13 Mar 2024

Abuse in care inquiry: Jehovah's Witness church appeals dismissal of bid for exclusion

4:49 pm on 13 March 2024
18072016 Photo: Rebekah Parsons-King. Wellington High Court.

Photo: RNZ / Rebekah Parsons-King

The Jehovah's Witness church is appealing the high court's dismissal of its legal bid to get out of being part of the Abuse in Care Inquiry.

The High Court in Wellington dismissed its application for a judicial review in October after a three-year behind-the-scenes battle between the church and the inquiry.

A hearing is set for 21 March in the Court of Appeal in Wellington.
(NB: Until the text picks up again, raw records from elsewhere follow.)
### config.mk
export PLATFORM = sky130hd
export DESIGN_NAME = pulse_debouncer
export DESIGN_NICKNAME = d
export VERILOG_FILES = /design/src/rtl/pulse_util_pkg.sv /design/src/rtl/bit_synchronizer.sv /design/src/rtl/pulse_debouncer.sv
export SDC_FILE = /design/constraint.sdc
export NUM_CORES = 1
export LEC_CHECK = 0
export ABC_AREA = 1
export BUFFER_PORTS_ARGS = -buffer_cell sky130_fd_sc_hd__buf_2
export CAP_MARGIN = 10
export CORE_MARGIN = 3
export CORE_UTILIZATION = 40
export CTS_BUF_LIST = sky130_fd_sc_hd__clkbuf_4
export CTS_CLUSTER_SIZE = 40
export DETAILED_ROUTE_END_ITERATION = 8
export SYNTH_ARGS = -nofsm -noshare
export SYNTH_HDL_FRONTEND = slang
export SYNTH_HIERARCHICAL = 1
export SYNTH_SLANG_ARGS = --single-unit
### constraint.sdc
create_clock -name clk -period 1.92 [get_ports clk]
set_input_delay 0.096 -clock clk [delete_from_list [all_inputs] [get_ports clk]]
set_output_delay 0.096 -clock clk [all_outputs]
set_load 0.1 [all_outputs]
### src/rtl/pulse_util_pkg.sv
// rtl/pulse_util_pkg.sv - shared FSM states and debounce/stretch cycle calculation
package pulse_util_pkg;

    typedef enum logic [1:0] {
        IDLE_LOW  = 2'd0,
        QUAL_HIGH = 2'd1,
        IDLE_HIGH = 2'd2,
        QUAL_LOW  = 2'd3
    } pulse_state_e;

    // Never returns less than one cycle so a zero debounce time still registers the level.
    function automatic int stable_cycles(input int clk_hz, input int debounce_us);
        int c;
        c = $rtoi(real'(clk_hz) / 1.0e6 * real'(debounce_us));
        return (c < 1) ? 1 : c;
    endfunction

endpackage

### src/rtl/bit_synchronizer.sv
// rtl/bit_synchronizer.sv - multi-flop synchronizer for one asynchronous bit
module bit_synchronizer #(
    parameter int   STAGES = 2,
    parameter logic INIT   = 1'b0
) (
    input  logic clk,
    input  logic rst,
    input  logic d_i,
    output logic q_o
);

    localparam int N = (STAGES < 2) ? 2 : STAGES;

    (* ASYNC_REG = "TRUE" *) logic [N-1:0] sync_q;

    always_ff @(posedge clk) begin
        if (rst) begin
            sync_q <= {N{INIT}};
        end else begin
            sync_q <= {sync_q[N-2:0], d_i};
        end
    end

    assign q_o = sync_q[N-1];

endmodule

### src/rtl/pulse_debouncer.sv
// rtl/pulse_debouncer.sv - debounced level with rise/fall strobes
// Optional high-time measurement enabled by PULSE_WIDTH_MEASURE_EN.
module pulse_debouncer
    import pulse_util_pkg::*;
#(
    parameter int   CLK_FREQUENCY = 100000000,
    parameter int   DEBOUNCE_US   = 1000,
    parameter int   SYNC_STAGES   = 2,
    parameter logic INITIAL_LEVEL = 1'b0,
    parameter int   WIDTH_BITS    = 32
) (
    input  logic                  clk,
    input  logic                  rst,
    input  logic                  pulseIn,
    output logic                  level,
    output logic                  riseStrobe,
    output logic                  fallStrobe,
    output logic [WIDTH_BITS-1:0] widthCount,
    output logic                  widthValid
);

    localparam int STABLE_CYCLES = stable_cycles(CLK_FREQUENCY, DEBOUNCE_US);
    localparam int CNT_W         = $clog2(STABLE_CYCLES + 1);
    localparam logic [CNT_W-1:0] LAST_CNT = CNT_W'(STABLE_CYCLES - 1);
    localparam logic SKIP_QUAL   = (STABLE_CYCLES == 1);

    pulse_state_e     state_q;
    logic [CNT_W-1:0] cnt_q;
    logic             level_q;
    logic             rise_q;
    logic             fall_q;
    logic             sync_s;
    logic             rise_evt;
    logic             fall_evt;

    bit_synchronizer #(
        .STAGES (SYNC_STAGES),
        .INIT   (INITIAL_LEVEL)
    ) u_sync (
        .clk (clk),
        .rst (rst),
        .d_i (pulseIn),
        .q_o (sync_s)
    );

    // Qualification completes on the edge that sees the last required stable sample.
    assign rise_evt = sync_s &&
                      ((state_q == QUAL_HIGH && cnt_q == LAST_CNT) ||
                       (state_q == IDLE_LOW && SKIP_QUAL));
    assign fall_evt = !sync_s &&
                      ((state_q == QUAL_LOW && cnt_q == LAST_CNT) ||
                       (state_q == IDLE_HIGH && SKIP_QUAL));

    always_ff @(posedge clk) begin
        if (rst) begin
            state_q <= INITIAL_LEVEL ? IDLE_HIGH : IDLE_LOW;
            cnt_q   <= '0;
            level_q <= INITIAL_LEVEL;
            rise_q  <= 1'b0;
            fall_q  <= 1'b0;
        end else begin
            rise_q <= 1'b0;
            fall_q <= 1'b0;
            if (rise_evt) begin
                state_q <= IDLE_HIGH;
                cnt_q   <= '0;
                level_q <= 1'b1;
                rise_q  <= 1'b1;
            end else if (fall_evt) begin
                state_q <= IDLE_LOW;
                cnt_q   <= '0;
                level_q <= 1'b0;
                fall_q  <= 1'b1;
            end else begin
                case (state_q)
                    IDLE_LOW: if (sync_s) begin
                        state_q <= QUAL_HIGH;
                        cnt_q   <= CNT_W'(1);
                    end
                    QUAL_HIGH: if (!sync_s) begin
                        state_q <= IDLE_LOW;
                        cnt_q   <= '0;
                    end else begin
                        cnt_q <= cnt_q + CNT_W'(1);
                    end
                    IDLE_HIGH: if (!sync_s) begin
                        state_q <= QUAL_LOW;
                        cnt_q   <= CNT_W'(1);
                    end
                    QUAL_LOW: if (sync_s) begin
                        state_q <= IDLE_HIGH;
                        cnt_q   <= '0;
                    end else begin
                        cnt_q <= cnt_q + CNT_W'(1);
                    end
                    default: begin
                        state_q <= IDLE_LOW;
                        cnt_q   <= '0;
                    end
                endcase
            end
        end
    end

    assign level      = level_q;
    assign riseStrobe = rise_q;
    assign fallStrobe = fall_q;

`ifdef PULSE_WIDTH_MEASURE_EN
    logic [WIDTH_BITS-1:0] hi_cnt_q;
    logic [WIDTH_BITS-1:0] hi_cnt_inc;
    logic [WIDTH_BITS-1:0] width_q;
    logic                  width_valid_q;

    assign hi_cnt_inc = (&hi_cnt_q) ? hi_cnt_q : hi_cnt_q + WIDTH_BITS'(1);

    // The riseStrobe cycle is the first high cycle; the fall edge adds the last one.
    always_ff @(posedge clk) begin
        if (rst) begin
            hi_cnt_q      <= '0;
            width_q       <= '0;
            width_valid_q <= 1'b0;
        end else begin
            width_valid_q <= 1'b0;
            if (level_q) begin
                hi_cnt_q <= rise_q ? WIDTH_BITS'(1) : hi_cnt_inc;
            end
            if (fall_evt) begin
                width_q       <= rise_q ? WIDTH_BITS'(1) : hi_cnt_inc;
                width_valid_q <= 1'b1;
            end
        end
    end

    assign widthCount = width_q;
    assign widthValid = width_valid_q;
`else
    assign widthCount = '0;
    assign widthValid = 1'b0;
`endif

endmodule

Yosys cells after proc, flatten, opt, wreduce, memory -nomap -nowiden:

Cells that the tools add are included.

* $add $sub $neg: 1
* equality and inequality tests: 12
* mux-type cells: 16
* reduce and logical (&&, ||, !) cells: 12

Operators by type and width (count)
* $mux 17: 4
* $pmux 17 s4: 1
* $add 17x1->17 const B: 1
* $eq 17x17->1 const B: 1
* $mux 2: 6
* $ne 4x3->1 const B: 2
* $ne 4x4->1 const B: 2
* $pmux 2 s4: 1
* $reduce_and 4->1: 2
* $eq 2x2->1 const B: 2
* $logic_and 1x1->1: 4
* $mux 1: 4
* $ne 2x1->1 const B: 2
* $ne 2x2->1 const B: 2
* $reduce_or 3->1: 1
* $eq 2x1->1 const B: 1
* $logic_not 2->1: 1
* $reduce_and 2->1: 1
* $reduce_bool 2->1: 1
* $reduce_or 2->1: 1
* $logic_not 1->1: 1

* bits in registers: 24
* input port bits: 3
* word-level logic and storage cells: 48

Depth between registers and ports, before layout:

* word-level depth: 5
* gate-level depth with buffers: 10

Hierarchy:

Netlist, hierarchy kept.

Modules (own cells, without submodules)
* pulse_debouncer: instances 1, cells an instance 250, area an instance 1629.1 µm²
* bit_synchronizer: instances 1, cells an instance 6, area an instance 55.1 µm²

Worst setup path after synthesis:

No wires, ideal clock.

* kind: reg2reg
* from: register cnt_q[0]
* to: register cnt_q[7]
* library setup time: 0.116 ns
* data arrival time: 1.413 ns
* slack: 0.391 ns
* stages on the path, launching flop included: 10
* buffers on the path: 1
* period minus slack after synthesis: 1.529 ns
* path through: dfxtp_1 ha_1 nand2_2 nor2_4 nand3_2 nor2_4 nand3b_2 nand3_4 buf_8 nor2_2

* longest elaborated chain between the ends: 4
* elaborated cells on any way between the ends: 10
* classes of those cells: add/sub: 1; eq/ne: 1; mux: 3; reduce/logical: 5

RTL lines
* from (decl): line pulse_debouncer.sv:28 `logic [CNT_W-1:0] cnt_q;`
* from (signal assigned): line pulse_debouncer.sv:84 `cnt_q <= cnt_q + CNT_W'(1);`
* from (signal assigned): line pulse_debouncer.sv:94 `cnt_q <= cnt_q + CNT_W'(1);`
* branches (longest 4 deep; another with $add 17x1->17)

Parallel ways; which one is timed is not known.
A chain may end at the register's enable or synchronous reset.

Worst setup path in the final report:

* from: register cnt_q[0]
* to: register cnt_q[0]

The elaborated chain is that of the path after synthesis.

==> flow_summary_export.csv <==
group,metric,value,unit
outcome,outcome,"finished, final reports clean",
global_routing,grt_overflow_total,0,
finish,syn2layout_area_growth,3.27,%
placement,place_hpwl,2660,µm
yosys,yosysTopAreaCellShare,28.5,%
yosys,synth.avg_cell_area,6.58,µm²
yosys,synth_top_area_cell,"dfxtp_1",
clock_network,clockBufferDepth,2,
yosys,syn_area,1680,µm²
yosys,ys_types,29,
yosys,ys_seq_area_share,28.5,%
yosys,synth_commonest_cells,"58 x nand2_1, 34 x buf_4, 33 x nor2_1, 29 x inv_1, 24 x dfxtp_1",
die,die_y,70.9,µm
finish,diodes,0,
global_routing,grt_usage,14.1,%
yosys,async_flop_share,0,%
worst_setup_path,timing.rr.start,"cnt_q[0]",
route,drtPass1Iterations,4,
worst_setup_path,end_kind,"flip-flop",
worst_hold_path,hp-class,"reg -> reg",
sta,drv_slew,0,
die,start_util,43.7,%
clock_network,cts-resized-gates,0,
die,die-area,5020,µm²
worst_hold_path,hp-start,"u_sync/sync_q[0]",
worst_setup_path,crit_start,"cnt_q[0]",
global_routing,grt_pass1_vias,1286,
die,die_w,70.9,µm
finish,fin_nets,275,
power_and_ir_drop,power,1.21,mW
sta,finalCritPeriodShare,89.1,%
die,rows,22,
sta,fmax,585,MHz
yosys,synth-edff-count,0,
route,wl_per_cell,11.0,µm
clock_network,htreeDepth,1,
finish,stdcell_count,318,
global_routing,grt_pass1_wl,5850,µm
global_routing,grt_start_max_net_pins,19,
clock_network,cts_tree,"done",
worst_setup_path,cp.required,2.15,ns
global_routing,antenna_found_initial,0,
sta,rsz0062_at_grt,"false",
worst_setup_path,reg2regPathDepth,8,
worst_setup_path,worstPathMaxFanout,18,
yosys,synth_ff_type,"dfxtp_1",
yosys,yosysMostFrequentCell,"nand2_1",
worst_setup_path,startpoint_type,"flip-flop",
route,drc,0,
worst_hold_path,hold_depth,2,
yosys,ys_ff_latch,24,
die,coreArea,3850,µm²
route,wl,3490,µm
power_and_ir_drop,power_density,698,nW/µm²
clock_network,insertion_delay,0.34,ns
run,maxCapViolCount,0,
clock_network,clk_pin_slew,0.15,ns
clock_network,cts_num_sinks,24,
placement,dpl.cell_count,311,
finish,fin_util,45.1,%
route,antenna_left,0,
placement,gp_congestion,0.863,
sta,post-route-min-period,1.71,ns
yosys,netlist_top_cells_area,"dfxtp_1 29%, buf_4 15%, nand2_1 13%",
route,drt-initial-drc-count,89,
power_and_ir_drop,max-vdd-ir-drop,0.000363,V
route,vias,1454,
route,routed_via_density,4.57,
yosys,netlist_instances,256,
sta,setup_viol,0,
die,io_pins,39,
power_and_ir_drop,p_leak,0.742,nW
sta,fin_worst_skew,0.0147,ns
sta,fin_tns_setup,0,ns
worst_setup_path,crit_type,"reg -> reg",
placement,io_buffers,5,
sta,hold_violations,0,
clock_network,cts_inserted_buffers,3,
clock_network,cts_root_buf,"clkbuf_4",
worst_setup_path,cp.arrival,1.94,ns
sta,whs,0.414,ns
yosys,ys_warn_count,6,
finish,drive_above_1_share,14.4,%
[layout make-up]
cell class / count / area [µm²]
sequential: 24 / 480
clock inverter: 1 / 30.0
inverter: 31 / 116
multi-input combinational: 198 / 937
fill: 427 / 2110
tap: 48 / 60.1
timing repair buffer: 13 / 92.6
clock buffer: 3 / 22.5
[repair_timing]
action / CTS / global route
buffers inserted: 0 / 0
endpoints found under the hold margin: 4 / 0
hold buffers: 3 / 0
[where the power goes]
group	internal, mW	total [mW]	switching, mW	leakage, nW
logic	0.0161	0.328	0.311	0.520
registers	0.502	0.505	0.00312	0.194
clock network	0.211	0.381	0.170	0.0279
[worst paths after layout]
kind / endpoint / slack (ns)
worst min register to register: u_sync/sync_q[1] / 0.41
worst max-delay path: cnt_q[0] / 0.21
worst min-delay path: u_sync/sync_q[1] / 0.41
worst max register to register: cnt_q[0] / 0.21
[layer usage]
layer  part of all wire [%]  up-vias  GRT usage, %
li1                       -      762             -
met4                    1.6        0          5.01
met5                      0        -             0
met2                     44       54          20.9
met3                    7.2        6          2.13
met1                     47      632          20.7
[registers in the layout (all words and copies together) (netlist names)]
name           cells
level              1
riseStrobe         1
state_q            2
u_sync/sync_q      2
fallStrobe         1
cnt_q             17
[through the flow]
stage	worst slack, ns	cell area [µm²]
after floorplan	0.391	1800
after global placement	0.311	1660
after detailed placement	0.210	1660
after CTS	0.190	1740
after global routing	0.0543	1740
final	0.209	1740
[worst max-delay path, cell delays in order (launching register included)]
cell,delay [ns]
dfxtp_1,0.41
ha_1,0.24
nand2_2,0.10
nor2_4,0.17
nand3_2,0.11
nor2_4,0.13
nand3b_2,0.12
nand3_4,0.27
nor2_1,0.07
[logic make-up after synthesis]
family | synth area share [%]
AOI/OAI and AO/OA | 6.32
xor gates and xnor gates | 0.520
adders and majority gates | 0.743
buffers and inverters | 23.0
DFF | 28.5
other | 0.223
and+or+nand+nor | 40.7
[cell usage in the layout, fill, tap and decap left out, drive strengths merged]
master,netlist,layout
o211ai,1,1
nor3,4,4
xor2,1,1
nand2,62,62
nand3b,2,2
a21o,1,1
conb,1,33
nor2,48,48
inv,31,31
bufinv,0,1
nor4,1,1
o21bai,1,1
nand3,22,22
nand4,5,5
o21ai,9,9
dfxtp,24,24
a22o,1,1
dlygate4sd3,0,3
clkbuf,0,3
buf,35,10
a21oi,6,6
ha,1,1
Power figures use the tool's default switching activity.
In a letter to survivors today, the inquiry said it could not comment further as the matter was before the court, but it would have wellbeing support available at the hearing for survivors who attend.

The Christian Congregation of Jehovah's Witnesses Australasia said it considered the High Court judgment "contained errors of law which is seeks to challenge".
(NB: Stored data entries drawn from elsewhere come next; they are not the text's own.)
`config.mk`:
```
export PLATFORM = sky130hd
export DESIGN_NAME = bw_r_irf_win_seq
export DESIGN_NICKNAME = d
export VERILOG_FILES = /design/src/rtl/bw_r_irf_win_seq.sv
export SDC_FILE = /design/constraint.sdc
export NUM_CORES = 1
export LEC_CHECK = 0
export ABC_CLOCK_PERIOD_IN_PS = 2100
export BUFFER_PORTS_ARGS = -buffer_cell sky130_fd_sc_hd__buf_2
export CAP_MARGIN = 0
export CORE_UTILIZATION = 52
export CTS_CLUSTER_DIAMETER = 200
export DETAILED_ROUTE_END_ITERATION = 8
export GPL_TIMING_DRIVEN = 1
export HOLD_SLACK_MARGIN = 0.05
export PLACE_DENSITY_LB_ADDON = 0.05
export SYNTH_ARGS = -nofsm -noshare
export SYNTH_HDL_FRONTEND = slang
export SYNTH_SLANG_ARGS = --single-unit
```
`constraint.sdc`:
```
create_clock -name clk_i -period 2.1 [get_ports clk_i]
set_input_delay 0.315 -clock clk_i [delete_from_list [all_inputs] [get_ports clk_i]]
set_output_delay 0.315 -clock clk_i [all_outputs]
set_load 0.1 [all_outputs]
```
"Given the matter is again active litigation, it is not appropriate for CCJWA to disclose anything further at this point," it said in a statement.

The church sought a judicial review to be exempt from the inquiry, arguing it was beyond the inquiry's scope because it did not run institutions that cared for children or vulnerable people.
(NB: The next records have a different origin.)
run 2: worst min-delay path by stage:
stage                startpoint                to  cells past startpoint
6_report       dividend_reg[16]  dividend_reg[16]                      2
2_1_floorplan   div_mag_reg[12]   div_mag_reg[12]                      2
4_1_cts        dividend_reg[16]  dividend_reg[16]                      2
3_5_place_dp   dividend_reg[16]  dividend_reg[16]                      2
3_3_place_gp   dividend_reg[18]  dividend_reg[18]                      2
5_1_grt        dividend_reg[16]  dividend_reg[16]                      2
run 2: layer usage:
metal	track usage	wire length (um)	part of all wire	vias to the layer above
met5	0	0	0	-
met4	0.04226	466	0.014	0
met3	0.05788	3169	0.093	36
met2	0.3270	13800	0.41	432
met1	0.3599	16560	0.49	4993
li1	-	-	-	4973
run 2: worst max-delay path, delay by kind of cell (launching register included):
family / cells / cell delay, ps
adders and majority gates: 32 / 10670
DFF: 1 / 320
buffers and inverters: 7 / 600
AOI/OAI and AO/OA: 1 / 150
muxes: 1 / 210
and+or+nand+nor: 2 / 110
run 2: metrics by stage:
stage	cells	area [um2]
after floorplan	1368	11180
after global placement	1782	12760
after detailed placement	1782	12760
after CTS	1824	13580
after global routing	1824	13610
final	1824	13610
<file path="config.mk">
export PLATFORM = sky130hd
export DESIGN_NAME = frame_reader
export DESIGN_NICKNAME = d
export VERILOG_FILES = /design/src/rtl/frame_reader_pkg.sv /design/src/rtl/frame_reader_skid.sv /design/src/rtl/frame_reader.sv
export SDC_FILE = /design/constraint.sdc
export NUM_CORES = 1
export LEC_CHECK = 0
export ABC_AREA = 1
export CAP_MARGIN = 20
export CORE_MARGIN = 4
export CORE_UTILIZATION = 40
export CTS_CLUSTER_SIZE = 12
export DETAILED_ROUTE_END_ITERATION = 8
export GPL_TIMING_DRIVEN = 0
export PLACE_DENSITY_LB_ADDON = 0.1
export REMOVE_ABC_BUFFERS = 1
export SLEW_MARGIN = 0
export SYNTH_ARGS = -nofsm -noshare
export SYNTH_HDL_FRONTEND = slang
export SYNTH_SLANG_ARGS = --single-unit
</file>
<file path="constraint.sdc">
create_clock -name clock -period 2.6 [get_ports clock]
set_input_delay 0.52 -clock clock [delete_from_list [all_inputs] [get_ports clock]]
set_output_delay 0.52 -clock clock [all_outputs]
set_load 0.02 [all_outputs]
</file>
[src/rtl/multibyte_add_ctrl_pkg.sv]
// Shared definitions for the multi-byte serial adder controller.
//   BYTE_W      : width of one datapath slice (one byte per cycle)
//   ST_*        : controller state encoding
//   idx_width() : width of the byte index counter for a given operand size
package multibyte_add_ctrl_pkg;

    localparam int BYTE_W = 8;

    localparam logic [1:0] ST_IDLE = 2'd0;
    localparam logic [1:0] ST_RUN  = 2'd1;
    localparam logic [1:0] ST_DONE = 2'd2;

    // A 2-byte operand still needs a 1-bit index; $clog2(2) covers that,
    // but guard smaller values so the counter never collapses to zero width.
    function automatic int idx_width(input int nbytes);
        return (nbytes <= 2) ? 1 : $clog2(nbytes);
    endfunction

endpackage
In her judgment, Justice Ellis said the Jehovah's Witness church did not have a "fundamental right to avoid scrutiny".

The church's claim that its policies prevented elders - who are like ministers - from spending time alone with children, was also thrown out by Ellis, who said evidence provided to the inquiry, and from overseas, showed otherwise.

The inquiry's scope was expanded to include faith-based institutions in November 2018 after lobbying from religious groups and survivors. The Jehovah's Witness faith is the only group to oppose being involved, culminating in its application for a judicial review in May 2023.